Supplied entries

<file path="src/rtl/psum_out_stage.sv">
// psum_out_stage
//   Output stage behind the path stage. Accepts one vector of PEROW partial
//   sums (plus its config word) per rdy/ack transfer into a 2-entry buffer.
//   Each element is post-processed (arithmetic right shift with round-half-up,
//   optional ReLU, saturation to OUTDW), and the elements are sent one per
//   transfer onto the output-buffer write bus.
//
// Ports
//   i_clk, i_rst      clock, asynchronous active-high reset
//   i_PS_rdy/o_PS_ack input vector handshake
//   i_Psum_PS         PEROW x PSUMDWD psum vector, element k at [k*PSUMDWD +: PSUMDWD]
//   i_psconf_PS       config word: [SHW+1]=last, [SHW]=relu, [SHW-1:0]=shamt
//   i_flush           synchronous drop of all buffered data
//   o_OUT_rdy/i_OUT_ack output element handshake
//   o_OUT_data        post-processed element (unsigned if relu, else signed)
//   o_OUT_idx         element index within its vector
//   o_OUT_last        last element of a vector flagged last
//   o_busy            buffer non-empty
module psum_out_stage #(
    parameter int PEROW   = 4,
    parameter int PSUMDWD = 16,
    parameter int OUTDW   = 8,
    parameter int SHW     = 4,
    localparam int IDXW   = $clog2(PEROW),
    localparam int CFGW   = SHW + 2
) (
    input  logic                     i_clk,
    input  logic                     i_rst,
    input  logic                     i_PS_rdy,
    output logic                     o_PS_ack,
    input  logic [PEROW*PSUMDWD-1:0] i_Psum_PS,
    input  logic [CFGW-1:0]          i_psconf_PS,
    input  logic                     i_flush,
    output logic                     o_OUT_rdy,
    input  logic                     i_OUT_ack,
    output logic [OUTDW-1:0]         o_OUT_data,
    output logic [IDXW-1:0]          o_OUT_idx,
    output logic                     o_OUT_last,
    output logic                     o_busy
);

    localparam logic [IDXW-1:0] IDX_LAST = IDXW'(PEROW - 1);
    // Saturation bounds at the PSUMDWD+1 working width.
    localparam logic signed [PSUMDWD:0] SAT_UMAX = (PSUMDWD+1)'((1 << OUTDW) - 1);
    localparam logic signed [PSUMDWD:0] SAT_SMAX = (PSUMDWD+1)'((1 << (OUTDW - 1)) - 1);
    localparam logic signed [PSUMDWD:0] SAT_SMIN = (PSUMDWD+1)'(-(1 << (OUTDW - 1)));

    function automatic logic [OUTDW-1:0] post_proc(
        input logic [PSUMDWD-1:0] x,
        input logic [SHW-1:0]     sh,
        input logic               relu
    );
        logic signed [PSUMDWD:0] ext, rnd, y;
        // One extra bit keeps the rounding add from overflowing.
        ext = $signed({x[PSUMDWD-1], x});
        rnd = '0;
        if (sh == '0) begin
            y = ext;
        end else begin
            rnd = {{PSUMDWD{1'b0}}, 1'b1} << (sh - 1'b1);
            y   = (ext + rnd) >>> sh;
        end
        if (relu) begin
            if (y < 0)             y = '0;
            else if (y > SAT_UMAX) y = SAT_UMAX;
        end else begin
            if (y > SAT_SMAX)      y = SAT_SMAX;
            else if (y < SAT_SMIN) y = SAT_SMIN;
        end
        return y[OUTDW-1:0];
    endfunction

    logic [1:0][PEROW-1:0][PSUMDWD-1:0] mem_q, mem_d;
    logic [1:0][CFGW-1:0]               cfg_q, cfg_d;
    logic                               wr_ptr_q, wr_ptr_d;
    logic                               rd_ptr_q, rd_ptr_d;
    logic [1:0]                         count_q, count_d;
    logic [IDXW-1:0]                    idx_q, idx_d;
    logic [OUTDW-1:0]                   data_q, data_d;
    logic                               last_q, last_d;
    logic [CFGW-1:0]                    sel_cfg;
    logic                               push, out_xfer, pop;

    assign o_PS_ack  = (count_q < 2'd2) && !i_flush;
    assign o_OUT_rdy = (count_q != 2'd0);
    assign o_busy    = (count_q != 2'd0);
    assign o_OUT_data = data_q;
    assign o_OUT_idx  = idx_q;
    assign o_OUT_last = last_q;

    assign push     = i_PS_rdy && o_PS_ack;
    assign out_xfer = o_OUT_rdy && i_OUT_ack;
    assign pop      = out_xfer && (idx_q == IDX_LAST);

    always_comb begin
        mem_d    = mem_q;
        cfg_d    = cfg_q;
        wr_ptr_d = wr_ptr_q;
        rd_ptr_d = rd_ptr_q;
        idx_d    = idx_q;
        count_d  = count_q;

        if (push) begin
            mem_d[wr_ptr_q] = i_Psum_PS;
            cfg_d[wr_ptr_q] = i_psconf_PS;
            wr_ptr_d        = ~wr_ptr_q;
        end
        if (pop) begin
            rd_ptr_d = ~rd_ptr_q;
            idx_d    = '0;
        end else if (out_xfer) begin
            idx_d = idx_q + 1'b1;
        end
        case ({push, pop})
            2'b10:   count_d = count_q + 2'd1;
            2'b01:   count_d = count_q - 2'd1;
            default: count_d = count_q;
        endcase
        if (i_flush) begin
            count_d  = '0;
            wr_ptr_d = 1'b0;
            rd_ptr_d = 1'b0;
            idx_d    = '0;
        end

        // Outputs are computed from the next-state view so the element is
        // already registered the cycle o_OUT_rdy rises (covers the push into
        // an empty buffer: the new vector is visible through mem_d).
        sel_cfg = cfg_d[rd_ptr_d];
        data_d  = '0;
        last_d  = 1'b0;
        if (count_d != 2'd0) begin
            data_d = post_proc(mem_d[rd_ptr_d][idx_d], sel_cfg[SHW-1:0], sel_cfg[SHW]);
            last_d = sel_cfg[SHW+1] && (idx_d == IDX_LAST);
        end
    end

    always_ff @(posedge i_clk or posedge i_rst) begin
        if (i_rst) begin
            mem_q    <= '0;
            cfg_q    <= '0;
            wr_ptr_q <= 1'b0;
            rd_ptr_q <= 1'b0;
            count_q  <= '0;
            idx_q    <= '0;
            data_q   <= '0;
            last_q   <= 1'b0;
        end else begin
            mem_q    <= mem_d;
            cfg_q    <= cfg_d;
            wr_ptr_q <= wr_ptr_d;
            rd_ptr_q <= rd_ptr_d;
            count_q  <= count_d;
            idx_q    <= idx_d;
            data_q   <= data_d;
            last_q   <= last_d;
        end
    end

endmodule

</file>
<file path="config.mk">
export PLATFORM = sky130hd
export DESIGN_NAME = psum_out_stage
export DESIGN_NICKNAME = d
export VERILOG_FILES = /design/src/rtl/psum_out_stage.sv
export SDC_FILE = /design/constraint.sdc
export NUM_CORES = 1
export LEC_CHECK = 0
export CAP_MARGIN = 10
export CORE_AREA = 2 2 137 139
export DETAILED_ROUTE_END_ITERATION = 8
export DIE_AREA = 0 0 139 141
export GPL_ROUTABILITY_DRIVEN = 1
export PLACE_DENSITY = 0.84
export SLEW_MARGIN = 20
export SYNTH_ARGS = -nofsm -noshare
export SYNTH_HDL_FRONTEND = slang
export SYNTH_SLANG_ARGS = --single-unit
export TNS_END_PERCENT = 100
</file>
<file path="constraint.sdc">
create_clock -name i_clk -period 10.2 [get_ports i_clk]
set_input_delay 2.04 -clock i_clk [delete_from_list [all_inputs] [get_ports i_clk]]
set_output_delay 2.04 -clock i_clk [all_outputs]
set_load 0.005 [all_outputs]
</file>
==> metrics.yaml, run 1 <==
critical_path:
  cp-end-kind: "flop"
  crit_path_max_fanout: 34
  crit_slowest_cell: "clkdlybuf4s50_1"
  max_stage_delay_ps: 650
  criticalPathCategory: "in -> reg"
  r2r_cells: 19
  path_cells: "clkdlybuf4s50_1 -> or3b_1 -> mux2_4 -> inv_2 -> mux4_2 -> nor2_1 -> a31oi_1 -> ha_1 -> fa_1 -> a21o_1 -> a221oi_1 -> nor3_1 -> o21ai_0 -> and4_1 -> a311oi_1 -> o311ai_2 -> o2111ai_1 -> o41ai_4 -> a21oi_1"
  start_kind: "input pin"
  worstPathArrival_ps: 8530
  worstPathRequired_ps: 10500
global_route:
  antenna_found_initial: 0
  grt_pass1_wl_um: 43600
  grt_pass1_vias: 8438
  grt-ovfl-total: 0
  grt_use_total_pct: 27.8
  grt_start_max_net_pins: 98
power_and_ir_drop:
  irDropWorstVdd_uv: 137
  powerDensity_mw_per_mm2: 214
  p_leak_uw: 0.00498
layout:
  layout-drive-gt1-share_pct: 17.4
  area_growth_pct: 15.9
  diodes: 0
  seqCellArea_mm2: 0.00388
  multiInputGateArea_mm2: 0.00555
  stdcell_count: 1324
  num-fill-cells: 1497
  finalNetCount: 1171
  final_cell_mix: "nand2_1 (193), dfrtp_1 (155), mux2_2 (92)"
  layout_commonest_cell: "nand2_1"
cts:
  clkSinkCount: 155
  cts_hold_buf: 0
  post_cts_resized: 0
  clockBufferDepth: 2
  clk_pin_slew_ps: 70
  cts_tree: "built"
  numCtsBuffers: 17
  cts_setup_buffers: 0
  h-tree-depth: 4
  clk_latency_ps: 440
  cts-root-buf: "clkbuf_16"
yosys:
  synth_area_per_cell_um2: 9.66
  yosys-top-cells-area: "dfrtp_1 (39%), mux2_2 (11%), nand2_1 (7.4%)"
  synth-edff-count: 0
  yosysTopAreaCell: "dfrtp_1"
  ys_types: 84
  yosysSeqAreaShare_pct: 39.4
  async_flop_share_pct: 100
  syn_inst: 1019
  syn_nets: 1113
  synth_ff_type: "dfrtp_1"
  yosys_warnings: 0
  syn-cell-area_mm2: 0.00984
  yosys_register_bits: 155
  synth_top_area_share_pct: 39.4
route:
  firstDrtPassIters: 8
  wl_met3_um: 1970
  ant_nets: 0
  wl_met2_um: 12600
  viasPerCell: 6.27
  met1_length_um: 11100
  maxUsedRoutingLayer: "met4"
  num_vias: 8301
  drt_wl_total_um: 26700
  drt_iter0_drc: 793
  drc_errors: 0
  wl_per_cell_um: 20.2
place:
  dp.cells: 1292
  dp.final_hpwl_um: 18300
  place_congestion: 0.943
  portBuffers: 88
run_status:
  status: "complete, no violations"
floorplanning:
  die_area_mm2: 0.0196
  rows: 50
  fp.dieH_um: 141
  start_util_pct: 53.9
  die_width_um: 139
  coreArea_mm2: 0.0183
  ios: 89
sta:
  final.setup.tns_ps: 0
  fin_crit_ps: 8230
  hold_viol_final: 0
  rsz0062_at_grt: "false"
  period_share_pct: 80.7
  max_freq_mhz: 121
  relSlewSlack_pct: 42.7
  final.setup_skew_ps: 16.9
  drv_slew: 0
  setup_viol: 0
  holdWs_ps: 478
  tightestPinTransition_ps: 860
min_path:
  hold_depth: 2
  hp-class: "reg -> reg"
flow_run:
  maxCapViolations: 0
==> cell type report <==
| class | count | share of cell area (%) |
|---|---|---|
| Multi-Input combinational cell | 780 | 48.6 |
| Sequential cell | 155 | 34.0 |
| Timing Repair Buffer | 105 | 8.84 |
| Clock buffer | 17 | 3.73 |
| Tap cell | 234 | 2.57 |
| Clock inverter | 15 | 1.57 |
| Inverter | 18 | 0.636 |
==> routing by layer <==
metal / vias up / GRT usage, %
li1: 3795 / -
met1: 4036 / 36.9
met2: 396 / 45.2
met3: 74 / 5.10
met4: 0 / 11.8
met5: - / 0
==> sequential cells by signal, summed over array words and instances, names as in the netlist <==
name / cells
o_OUT_data: 8
rd_ptr_q: 1
o_OUT_idx: 2
cfg_q: 12
count_q: 2
mem_q: 128
o_OUT_last: 1
wr_ptr_q: 1
==> final timing paths <==
kind	slack, ps	endpoint	start
max in group asynchronous	6700	wr_ptr_q	i_rst
worst min-delay path	480	mem_q[86]	mem_q[86]
min in group asynchronous	2170	mem_q[118]	i_rst
worst min register to register	480	mem_q[86]	mem_q[86]
worst max-delay path	1970	o_OUT_data[5]	i_flush
worst max register to register	3610	o_OUT_data[5]	o_OUT_idx[0]
==> cell families after synthesis <==
| group | count (synthesis) | synth area share [%] |
|---|---|---|
| buffers and inverters | 84 | 4.45 |
| xor gates and xnor gates | 15 | 1.56 |
| and+or+nand+nor | 378 | 17.1 |
| DFF | 155 | 39.4 |
| adders and majority gates | 19 | 2.49 |
| AOI/OAI and AO/OA | 210 | 16.3 |
| muxes | 158 | 18.7 |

Work to be completed
All that is needed is the exact run of lines above from the line containing "last_d = sel_cfg[SHW+1]" through the line containing "export PLATFORM = sky130hd", both of them included.

Written reply
            last_d = sel_cfg[SHW+1] && (idx_d == IDX_LAST);
        end
    end

    always_ff @(posedge i_clk or posedge i_rst) begin
        if (i_rst) begin
            mem_q    <= '0;
            cfg_q    <= '0;
            wr_ptr_q <= 1'b0;
            rd_ptr_q <= 1'b0;
            count_q  <= '0;
            idx_q    <= '0;
            data_q   <= '0;
            last_q   <= 1'b0;
        end else begin
            mem_q    <= mem_d;
            cfg_q    <= cfg_d;
            wr_ptr_q <= wr_ptr_d;
            rd_ptr_q <= rd_ptr_d;
            count_q  <= count_d;
            idx_q    <= idx_d;
            data_q   <= data_d;
            last_q   <= last_d;
        end
    end

endmodule

</file>
<file path="config.mk">
export PLATFORM = sky130hd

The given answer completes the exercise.